### Work request
Only the lines below from the one containing "export SYNTH_ARGS = -nofsm -noshare" to the one containing "r = 32'd24000;" should be repeated, both included and unchanged.
──────── The input ────────
### config.mk
export PLATFORM = sky130hd
export DESIGN_NAME = dual_timebase
export DESIGN_NICKNAME = d
export VERILOG_FILES = /design/src/rtl/dtb_pkg.sv /design/src/rtl/dtb_regs.sv /design/src/rtl/dtb_phase_acc.sv /design/src/rtl/dual_timebase.sv
export SDC_FILE = /design/constraint.sdc
export NUM_CORES = 1
export LEC_CHECK = 0
export CAP_MARGIN = 20
export CORE_AREA = 2 2 138 140
export CTS_CLUSTER_SIZE = 10
export DETAILED_ROUTE_END_ITERATION = 16
export DIE_AREA = 0 0 140 142
export GPL_TIMING_DRIVEN = 0
export PLACE_DENSITY = 0.57
export SYNTH_ARGS = -nofsm -noshare
export SYNTH_HDL_FRONTEND = slang
export SYNTH_SLANG_ARGS = --single-unit
### constraint.sdc
create_clock -name clk -period 8.3 [get_ports clk]
set_clock_uncertainty 0.1 [all_clocks]
set_input_delay 0.83 -clock clk [delete_from_list [all_inputs] [get_ports clk]]
set_output_delay 0.83 -clock clk [all_outputs]
set_load 0.02 [all_outputs]
### src/rtl/dtb_pkg.sv
`timescale 1ns/1ps
package dtb_pkg;
    localparam int DW      = 16;
    localparam int NCH     = 2;
    localparam int SRC_BIT = 4;
    localparam int CODE_W  = 2;

    // rate in hertz for channel ch, source hi, code
    function automatic int unsigned rate_hz(input int ch, input logic hi,
                                            input logic [CODE_W-1:0] code);
        int unsigned r;
        if (ch == 0) begin
            if (hi) begin
                case (code)
                    2'd0:    r = 32'd12000;
                    2'd1:    r = 32'd24000;
                    default: r = 32'd40000;
                endcase
            end else begin
                r = 32'd8 << code;
            end
        end else begin
            if (hi) r = 32'd105000 << code;
            else    r = 32'd128 << code;
        end
        return r;
    endfunction
endpackage

### src/rtl/dtb_regs.sv
`timescale 1ns/1ps
module dtb_regs
    import dtb_pkg::*;
#(
    parameter int ADDR_W    = 4,
    parameter int CTRL_ADDR = 0
) (
    input  logic              clk,
    input  logic              rst_n,
    input  logic              wr,
    input  logic [ADDR_W-1:0] addr,
    input  logic [DW-1:0]     wdata,
    input  logic [DW-1:0]     wmask,
    output logic [DW-1:0]     ctrl,
    output logic [DW-1:0]     rdata,
    output logic [NCH-1:0]    restart
);
    localparam logic [ADDR_W-1:0] CTRL_A = ADDR_W'(CTRL_ADDR);
    localparam logic [ADDR_W-1:0] CLR_A  = ADDR_W'(CTRL_ADDR + 1);

    typedef struct packed {
        logic [DW-1:0] ctrl;
    } regs_t;

    regs_t         r_d, r_q;
    logic          ctrl_hit, clr_hit;
    logic [DW-1:0] merged, diff;

    always_comb begin
        r_d      = r_q;
        ctrl_hit = wr && (addr == CTRL_A);
        clr_hit  = wr && (addr == CLR_A);
        merged   = (r_q.ctrl & ~wmask) | (wdata & wmask);
        diff     = merged ^ r_q.ctrl;
        if (ctrl_hit) r_d.ctrl = merged;
    end

    for (genvar ch = 0; ch < NCH; ch++) begin : g_rst
        assign restart[ch] = clr_hit |
            (ctrl_hit & (diff[SRC_BIT] | (|diff[ch*CODE_W +: CODE_W])));
    end

    always_ff @(posedge clk or negedge rst_n) begin
        if (!rst_n) r_q <= '0;
        else        r_q <= r_d;
    end

    assign ctrl  = r_q.ctrl;
    assign rdata = (addr == CTRL_A) ? r_q.ctrl : '0;

    AST_MASKED_BITS_HOLD: assert property (@(posedge clk) disable iff (!rst_n)
        (wr && addr == CTRL_A) |=> ((ctrl & ~$past(wmask)) == ($past(ctrl) & ~$past(wmask))));
    AST_NO_WRITE_HOLD: assert property (@(posedge clk) disable iff (!rst_n)
        !(wr && addr == CTRL_A) |=> $stable(ctrl));
endmodule

### src/rtl/dtb_phase_acc.sv
`timescale 1ns/1ps
module dtb_phase_acc #(
    parameter int ACC_W     = 26,
    parameter int LO_REF_HZ = 32768,
    parameter int HI_REF_HZ = 27000000
) (
    input  logic             clk,
    input  logic             rst_n,
    input  logic             lo_en,
    input  logic             hi_en,
    input  logic             hi_sel,
    input  logic [ACC_W-1:0] inc,
    input  logic             restart,
    output logic             tick
);
    localparam logic [ACC_W:0] LO_MOD = (ACC_W+1)'(LO_REF_HZ);
    localparam logic [ACC_W:0] HI_MOD = (ACC_W+1)'(HI_REF_HZ);

    typedef struct packed {
        logic [ACC_W-1:0] acc;
        logic             tick;
    } acc_t;

    acc_t           s_d, s_q;
    logic           en;
    logic [ACC_W:0] modulus, sum;

    always_comb begin
        s_d      = s_q;
        s_d.tick = 1'b0;
        en       = hi_sel ? hi_en : lo_en;
        modulus  = hi_sel ? HI_MOD : LO_MOD;
        sum      = {1'b0, s_q.acc} + {1'b0, inc};
        if (restart) begin
            s_d.acc = '0;
        end else if (en) begin
            if (sum >= modulus) begin
                s_d.acc  = ACC_W'(sum - modulus);
                s_d.tick = 1'b1;
            end else begin
                s_d.acc = ACC_W'(sum);
            end
        end
    end

    always_ff @(posedge clk or negedge rst_n) begin
        if (!rst_n) s_q <= '0;
        else        s_q <= s_d;
    end

    assign tick = s_q.tick;

    AST_TICK_ONE_CYCLE: assert property (@(posedge clk) disable iff (!rst_n)
        tick |=> !tick);
    AST_TICK_NEEDS_REF: assert property (@(posedge clk) disable iff (!rst_n)
        tick |-> ($past(en) && !$past(restart)));
    AST_PHASE_BELOW_MOD: assert property (@(posedge clk) disable iff (!rst_n)
        ({1'b0, s_q.acc} < modulus));
endmodule

### src/rtl/dual_timebase.sv
`timescale 1ns/1ps
module dual_timebase
    import dtb_pkg::*;
#(
    parameter int ADDR_W    = 4,
    parameter int CTRL_ADDR = 0,
    parameter int LO_REF_HZ = 32768,
    parameter int HI_REF_HZ = 27000000
) (
    input  logic              clk,
    input  logic              rst_n,
    input  logic              lo_ref_en,
    input  logic              hi_ref_en,
    input  logic              bus_wr,
    input  logic [ADDR_W-1:0] bus_addr,
    input  logic [DW-1:0]     bus_wdata,
    input  logic [DW-1:0]     bus_wmask,
    output logic [DW-1:0]     bus_rdata,
    output logic              tick_slow,
    output logic              tick_fast
);
    localparam int MAX_REF = (HI_REF_HZ > LO_REF_HZ) ? HI_REF_HZ : LO_REF_HZ;
    localparam int ACC_W   = $clog2(MAX_REF) + 1;

    logic [DW-1:0]  ctrl;
    logic [NCH-1:0] restart;
    logic [NCH-1:0] ticks;

    dtb_regs #(.ADDR_W(ADDR_W), .CTRL_ADDR(CTRL_ADDR)) u_regs (
        .clk(clk), .rst_n(rst_n), .wr(bus_wr), .addr(bus_addr),
        .wdata(bus_wdata), .wmask(bus_wmask), .ctrl(ctrl),
        .rdata(bus_rdata), .restart(restart)
    );

    for (genvar ch = 0; ch < NCH; ch++) begin : g_ch
        logic [ACC_W-1:0] inc;
        assign inc = ACC_W'(rate_hz(ch, ctrl[SRC_BIT], ctrl[ch*CODE_W +: CODE_W]));

        dtb_phase_acc #(.ACC_W(ACC_W), .LO_REF_HZ(LO_REF_HZ), .HI_REF_HZ(HI_REF_HZ)) u_acc (
            .clk(clk), .rst_n(rst_n), .lo_en(lo_ref_en), .hi_en(hi_ref_en),
            .hi_sel(ctrl[SRC_BIT]), .inc(inc), .restart(restart[ch]),
            .tick(ticks[ch])
        );

        AST_CODE_CHANGE_RESTARTS: assert property (@(posedge clk) disable iff (!rst_n)
            !$stable(ctrl[ch*CODE_W +: CODE_W]) |-> $past(restart[ch]));
    end

    AST_SRC_CHANGE_RESTARTS: assert property (@(posedge clk) disable iff (!rst_n)
        !$stable(ctrl[SRC_BIT]) |-> ($past(restart) == '1));

    assign tick_slow = ticks[0];
    assign tick_fast = ticks[1];
endmodule

==> reports/metrics.yaml, run 1 <==
swShare_pct: 48.4
ys_seq_elements: 64
start_util_pct: 37.5
place_hpwl_mm: 15.7
power.switching_mw: 1.64
grt_pass1_vias: 6302
nNetsFinal: 1019
multi_input_area_um2: 5070
rsz0062_at_grt: "no"
htreeDepth: 3
synth.avg_cell_area_um2: 8.17
timing.hold.ws_ns: 0.217
die_w_um: 140
port-buffer-count: 58
worstPathMaxFanout: 34
antenna_found_initial: 0
power.internal_mw: 1.74
clk_latency_ns: 0.34
end_kind: "flip-flop"
io_pins: 59
antenna_cells: 0
clock_power_share_pct: 13.6
cp-startpoint: "u_regs.ctrl[4]"
tns_ns: 0
netlist_area_um2: 6920
drv_slew: 0
yosysSeqAreaShare_pct: 23.1
cts_num_sinks: 64
rr_worst_depth: 26
p_comb_share_pct: 70.1
first_pass_iters: 6
drtIter0Drc: 430
cts_buffers: 9
die_area_um2: 19900
synth_top_flop_cell: "dfrtp_1"
gp_congestion: 0.894
maxSlewHeadroom_pct: 31.9
regToRegStartpoint: "u_regs.ctrl[4]"
hp-class: "in -> async"
drc_errors: 0
cts_setup_buffers: 0
clk_pin_slew_ns: 0.06
coreArea_um2: 18500
grt-ovfl-total: 0
grt_pass1_wl_mm: 33.2
synth-edff-count: 0
register_area_um2: 1600
place_area_um2: 7820
cts_buffer_depth: 2
crit_arrival_ns: 7.15
dpl.cell_count: 1140
postCtsHoldBufs: 0
place_ws_ns: 1.24
fill_cells: 1878
drive_gt1_share_pct: 6.94
ant_nets: 0
cts_tree: "built"
power_mw: 3.38
cts_resized: 0
utilization_pct: 44.3
die_h_um: 142
vias: 6541
power_frac_seq_pct: 16.3
p_leak_nw: 3.45
drt-total-wl_mm: 20.5
synthesis.nets: 949
reg2reg_to: "g_ch[1].u_acc.s_q[25]"
final_area_um2: 8180
layout_min_cycle_time_ns: 7.03
cp-start-kind: "flip-flop"
grt_max_degree: 58
max_freq_mhz: 142
cts_root_buf: "clkbuf_16"
rows: 50
avgViaCountPerCell: 5.66
power_density_nw_per_um2: 413
syn2layout_area_growth_pct: 18.1
final.period_utilization_pct: 84.7
outcome: "complete, no violations"
synthArstFlopShare_pct: 100
yosys_warnings: 0
synth_cells: 847
final_cells: 1156
maxCapViolCount: 0
final_critical_path_setup_slack_ns: 1.27
ys_types: 72
hold_viol_final: 0
cp.required_ns: 8.43
grt_use_total_pct: 20.9
setup_viol_count_final: 0
ff2ff_setup_slack_ns: 1.27
tightest_slew_ns: 1.01
path_class: "reg -> reg"
wl_per_cell_um: 17.7
vdd_drop_max_uv: 247
-- per-layer routing --
metal,share of wire (%),global-route usage (%),vias up
met5,0,0,-
met4,2.3,6.65,0
met3,3.2,2.79,33
met2,47,35.6,109
met1,47,27.7,3112
li1,-,-,3287
-- worst max-delay path: stages, from the launching register on --
cell and delay (ns):
dfrtp_1 0.47, buf_6 0.20, clkbuf_1 0.27, inv_2 0.67, nor2_1 0.21, ha_1 0.34
buf_2 0.17, nand4_1 0.17, a2111oi_1 0.53, nand3_1 0.13, nand2_1 0.13, nand2_1 0.06
nand2_1 0.20, nand4_1 0.24, xnor2_1 0.19, ha_1 0.35, nand2_1 0.07, nor3_1 0.19
nand3_1 0.13, or4_1 0.46, nor4_1 0.41, a32o_1 0.21, and4b_1 0.19, buf_2 0.17
buf_2 0.23, o41ai_1 0.38, nor2_1 0.08
-- power by group through the flow --
| stage | clock (mW) | sequential, mW | combinational [mW] |
|---|---|---|---|
| after global routing | 0.480 | 0.564 | 2.67 |
| final | 0.461 | 0.549 | 2.37 |
| after global placement | 0 | 0.551 | 2.34 |
| after CTS | 0.467 | 0.548 | 2.36 |
| after detailed placement | 0 | 0.552 | 2.34 |
| after floorplan | 0 | 0.524 | 1.84 |
-- area by class of cell --
cell class,count,share of cell area [%]
multi-input combinational,725,62.1
timing repair buffer,59,7.41
tap,234,3.58
clock buffer,11,3.09
sequential,64,19.6
buffer,38,2.11
clock inverter,5,1.25
inverter,20,0.918
-- cell usage after synthesis, types with 7 or more instances --
library cell,count,area share [%]
a211o_1,9,1.1
a211oi_1,27,2.9
a21o_1,20,2.2
a21oi_1,65,4.7
a31oi_1,10,0.90
and2_1,34,3.1
and3_1,7,0.63
clkbuf_1,29,1.6
dfrtp_1,64,23
ha_1,57,10
inv_1,20,1.1
mux2_2,19,3.1
mux2i_1,18,2.6
nand2_1,84,4.6
nand2b_1,9,0.81
nand3_1,24,1.7
nand4_1,10,0.90
nor2_1,68,3.7
nor2b_1,8,0.72
nor3_1,17,1.2
nor3b_1,8,0.87
nor4_1,8,0.72
o211ai_1,10,1.1
o21a_1,10,1.1
o21ai_0,39,2.8
or3_1,10,0.90
xnor2_1,42,5.3
xor2_1,28,3.5
-- placed cells by master (no fill, tap or decap), drive strengths merged, types with 9 or more instances in the layout --
cell / count
and2: 34
mux2i: 18
dfrtp: 64
o211ai: 11
a21o: 20
ha: 57
nand2b: 9
xnor2: 42
nand4: 10
clkdlybuf4s50: 57
buf: 11
nand2: 84
a31oi: 10
xor2: 28
a211o: 9
nor2: 68
a21oi: 65
o21a: 10
mux2: 19
or3: 10
clkbuf: 40
inv: 20
nand3: 24
a211oi: 29
o21ai: 40
nor3: 18
-- registers in the layout, summed over array words and instances, names as in the netlist --
name,cells
u_regs.ctrl,16
g_ch.u_acc.tick,2
g_ch.u_acc.s_q,46
-- how the worst max path moves through the flow --
stage | to | slack, ns | depth (start not counted)
floorplan | g_ch[1].u_acc.s_q[25] | 2.42 | 23
global placement | g_ch[1].u_acc.s_q[25] | 0.67 | 25
detailed placement | g_ch[1].u_acc.s_q[17] | 1.24 | 24
CTS | g_ch[1].u_acc.s_q[25] | 1.23 | 26
global route | g_ch[1].u_acc.s_q[25] | 0.60 | 26
finish | g_ch[1].u_acc.s_q[25] | 1.27 | 26
-- logic make-up after synthesis --
family          after synthesis  share of synthesized area, %
compound gates              246                          24.5
xor+xnor                     71                          9.18
fa+ha+maj                    61                          11.5
buf+inv                      58                          3.58
flops                        64                          23.1
mux                          37                          5.69
simple gates                310                          22.5
No activity file was read; power rests on OpenSTA's default activity.
==> run 2: changes to the inputs <==
==> constraint.sdc (replaced) <==
create_clock -name clk -period 6.72 [get_ports clk]
set_clock_uncertainty 0.1 [all_clocks]
set_input_delay 0.672 -clock clk [delete_from_list [all_inputs] [get_ports clk]]
set_output_delay 0.672 -clock clk [all_outputs]
set_load 0.02 [all_outputs]
==> run 2 against run 1 <==
Effect of this change:
- critical path type unchanged
- highest routed layer unchanged
- combinational power up 23%
- register-to-register slack worse by 0.87 ns
- largest cell class unchanged
- count of clock-buffer cells in the layout unchanged
- total power up 24%
==> reports/metrics.yaml, run 2 (same netlist as run 1, synthesis figures left out) <==
die_area_um2: 19900  # unchanged
crit_cells: 24  # was 26
fill_cells: 1880  # was 1,878
max_freq_mhz: 158  # was 142 MHz
maxSlewHeadroom_pct: 31.6  # was 31.9%
cp.required_ns: 6.82  # was 8.43 ns
first_pass_iters: 7  # was 6
coreArea_um2: 18500  # unchanged
timing.hold.ws_ns: 0.0616  # was 0.217 ns
largest_register: "g_ch.u_acc.s_q"  # unchanged
layout_min_cycle_time_ns: 6.32  # was 7.03 ns
multi_input_area_um2: 5080  # was 5070 um^2
cp-start-kind: "flip-flop"  # unchanged
rsz0062_at_grt: "no"  # unchanged
avgViaCountPerCell: 5.69  # was 5.66
layout_commonest_cell: "nand2_1"  # unchanged
drt-total-wl_mm: 20.4  # was 20.5 mm
grt_pass1_vias: 6291  # was 6,302
power.switching_mw: 2.02  # was 1.64 mW
antenna_found_initial: 0  # unchanged
path_common_cell: "a21o_1"  # was nand2_1
port-buffer-count: 58  # unchanged
cts_setup_buffers: 0  # unchanged
critPathSlowestCell: "dfrtp_1"  # was inv_2
critPathMaxStageDelay_ns: 0.48  # was 0.67 ns
cts_tree: "built"  # unchanged
gp_congestion: 0.894  # unchanged
final_cell_mix: "nand2_1 (84), nor2_1 (68), a21oi_1 (65)"  # unchanged
vdd_drop_max_uv: 305  # was 247 uV
largest_reg_flops: 46  # unchanged
htreeDepth: 3  # unchanged
wl_per_cell_um: 17.7  # about the same
drive_gt1_share_pct: 7.17  # was 6.94%
crit_path_end: "g_ch[1].u_acc.s_q[17]"  # was g_ch[1].u_acc.s_q[25]
rr_worst_depth: 24  # was 26
dpl.cell_count: 1140  # unchanged
drtIter0Drc: 410  # was 430
die_w_um: 140  # unchanged
nNetsFinal: 1017  # was 1,019
clock_power_share_pct: 13.6  # about the same
clk_pin_slew_ns: 0.06  # about the same
power_frac_seq_pct: 16.3  # about the same
place_hpwl_mm: 15.7  # unchanged
power.internal_mw: 2.15  # was 1.74 mW
cp-startpoint: "u_regs.ctrl[4]"  # unchanged
grt-ovfl-total: 0  # unchanged
tightest_slew_ns: 1.02  # was 1.01 ns
ff2ff_setup_slack_ns: 0.40  # was 1.27 ns
swShare_pct: 48.4  # about the same
crit_chain: "buf_6 > nand2b_1 > nor2_1 > ha_1 > fa_1 > a211o_1 > a211o_1 > and2_1 > o21ai_0 > nand2b_1 > xor2_1 > ha_1 > a21o_1 > a21o_1 > a21o_1 > a21oi_1 > a211oi_1 > o31ai_1 > a31o_1 > and4b_1 > buf_2 > buf_2 > mux2i_1 > o31ai_1"
path_class: "reg -> reg"  # unchanged
p_leak_nw: 3.45  # about the same
drv_slew: 0  # unchanged
vias: 6566  # was 6,541
worstPathMaxFanout: 19  # was 34
crit_arrival_ns: 6.42  # was 7.15 ns
syn2layout_area_growth_pct: 18.2  # was 18.1%
io_pins: 59  # unchanged
regToRegStartpoint: "u_regs.ctrl[4]"  # unchanged
cts_buffer_depth: 2  # unchanged
cts_root_buf: "clkbuf_16"  # unchanged
maxCapViolCount: 0  # unchanged
grt_pass1_wl_mm: 33.1  # was 33.2 mm
die_h_um: 142  # unchanged
register_area_um2: 1600  # unchanged
hold_viol_final: 0  # unchanged
start_util_pct: 37.5  # unchanged
critPathTopFamily: "compound AO/OA/AOI/OAI gates"  # was simple AND/OR/NAND/NOR gates
rows: 50  # unchanged
cts_num_sinks: 64  # unchanged
ant_nets: 0  # unchanged
grt_use_total_pct: 20.9  # about the same
reg2reg_to: "g_ch[1].u_acc.s_q[17]"  # was g_ch[1].u_acc.s_q[25]
critical_path_buf_inv_count: 3  # was 6
power_density_nw_per_um2: 510  # was 413 nW/um^2
grt_max_degree: 58  # unchanged
cts_buffers: 9  # unchanged
hp-class: "in -> async"  # unchanged
antenna_cells: 0  # unchanged
drc_errors: 0  # unchanged
end_kind: "flip-flop"  # unchanged
outcome: "complete, no violations"  # unchanged
final.period_utilization_pct: 94.1  # was 84.7%
setup_viol_count_final: 0  # unchanged
clk_latency_ns: 0.34  # about the same
final_cells: 1154  # was 1,156
p_comb_share_pct: 70.1  # about the same
==> run 2: cell count changes in the layout (fill, tap and decap cells not counted), sizes merged <==
cell	delta
clkbuf	-2
==> run 2: how the worst min path moves through the flow <==
stage | slack (ns) | from | cells past startpoint | end
after CTS | 0.06 | rst_n | 1 | g_ch[0].u_acc.s_q[20]
final | 0.06 | rst_n | 1 | g_ch[0].u_acc.s_q[15]
after floorplan | 0.28 | rst_n | 0 | g_ch[0].u_acc.s_q[10]
after global placement | 0.38 | u_regs.ctrl[9] | 1 | u_regs.ctrl[9]
after global routing | 0.06 | rst_n | 1 | g_ch[1].u_acc.tick
after detailed placement | 0.39 | u_regs.ctrl[6] | 1 | u_regs.ctrl[6]
==> run 2: what timing repair did <==
action | in CTS | in global routing
hold buffers | 0 | 0
setup endpoints to repair | 20 | 20
gates resized for setup | 1 | 3
==> run 2: layout make-up <==
cell class | count | area share (%)
Timing Repair Buffer | 59 | 7.40
Inverter | 20 | 0.978
Sequential cell | 64 | 19.6
Clock inverter | 5 | 1.25
Multi-Input combinational cell | 725 | 62.1
Tap cell | 234 | 3.58
Clock buffer | 11 | 3.09
Buffer | 36 | 2.02
==> run 2: power by group through the flow <==
stage          sequential [mW]  combinational [mW]  clock, mW
5_1_grt                  0.701                3.29      0.593
3_3_place_gp             0.681                2.89          0
2_1_floorplan            0.648                2.28          0
4_1_cts                  0.677                2.91      0.577
3_5_place_dp             0.682                2.89          0
6_report                 0.682                2.92      0.568
==> run 2: metal layers <==
metal  wire length, um  up-vias  global-route usage, %  share of wire [%]
li1                  -     3284                      -                  -
met1              9630     3127                   27.6                 47
met2              9570      117                   35.5                 47
met3               672       38                   2.79                3.3
met4               492        0                   6.65                2.4
met5                 0        -                      0                  0
==> run 2: per-stage QoR <==
step	util, %	instance area [um^2]	setup WS (ns)	total power [mW]	TNS (ns)
3_5_place_dp	42.4	7820	-0.336	3.57	-4.80
4_1_cts	44.3	8180	0.265	4.17	0
5_1_grt	44.4	8190	0.0327	4.59	0
6_report	44.4	8190	0.399	4.17	0
2_1_floorplan	-	6920	0.837	2.92	0
3_3_place_gp	42.2	7800	-0.906	3.57	-22.30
────────
### Answer box
export SYNTH_ARGS = -nofsm -noshare
export SYNTH_HDL_FRONTEND = slang
export SYNTH_SLANG_ARGS = --single-unit
### constraint.sdc
create_clock -name clk -period 8.3 [get_ports clk]
set_clock_uncertainty 0.1 [all_clocks]
set_input_delay 0.83 -clock clk [delete_from_list [all_inputs] [get_ports clk]]
set_output_delay 0.83 -clock clk [all_outputs]
set_load 0.02 [all_outputs]
### src/rtl/dtb_pkg.sv
`timescale 1ns/1ps
package dtb_pkg;
    localparam int DW      = 16;
    localparam int NCH     = 2;
    localparam int SRC_BIT = 4;
    localparam int CODE_W  = 2;

    // rate in hertz for channel ch, source hi, code
    function automatic int unsigned rate_hz(input int ch, input logic hi,
                                            input logic [CODE_W-1:0] code);
        int unsigned r;
        if (ch == 0) begin
            if (hi) begin
                case (code)
                    2'd0:    r = 32'd12000;
                    2'd1:    r = 32'd24000;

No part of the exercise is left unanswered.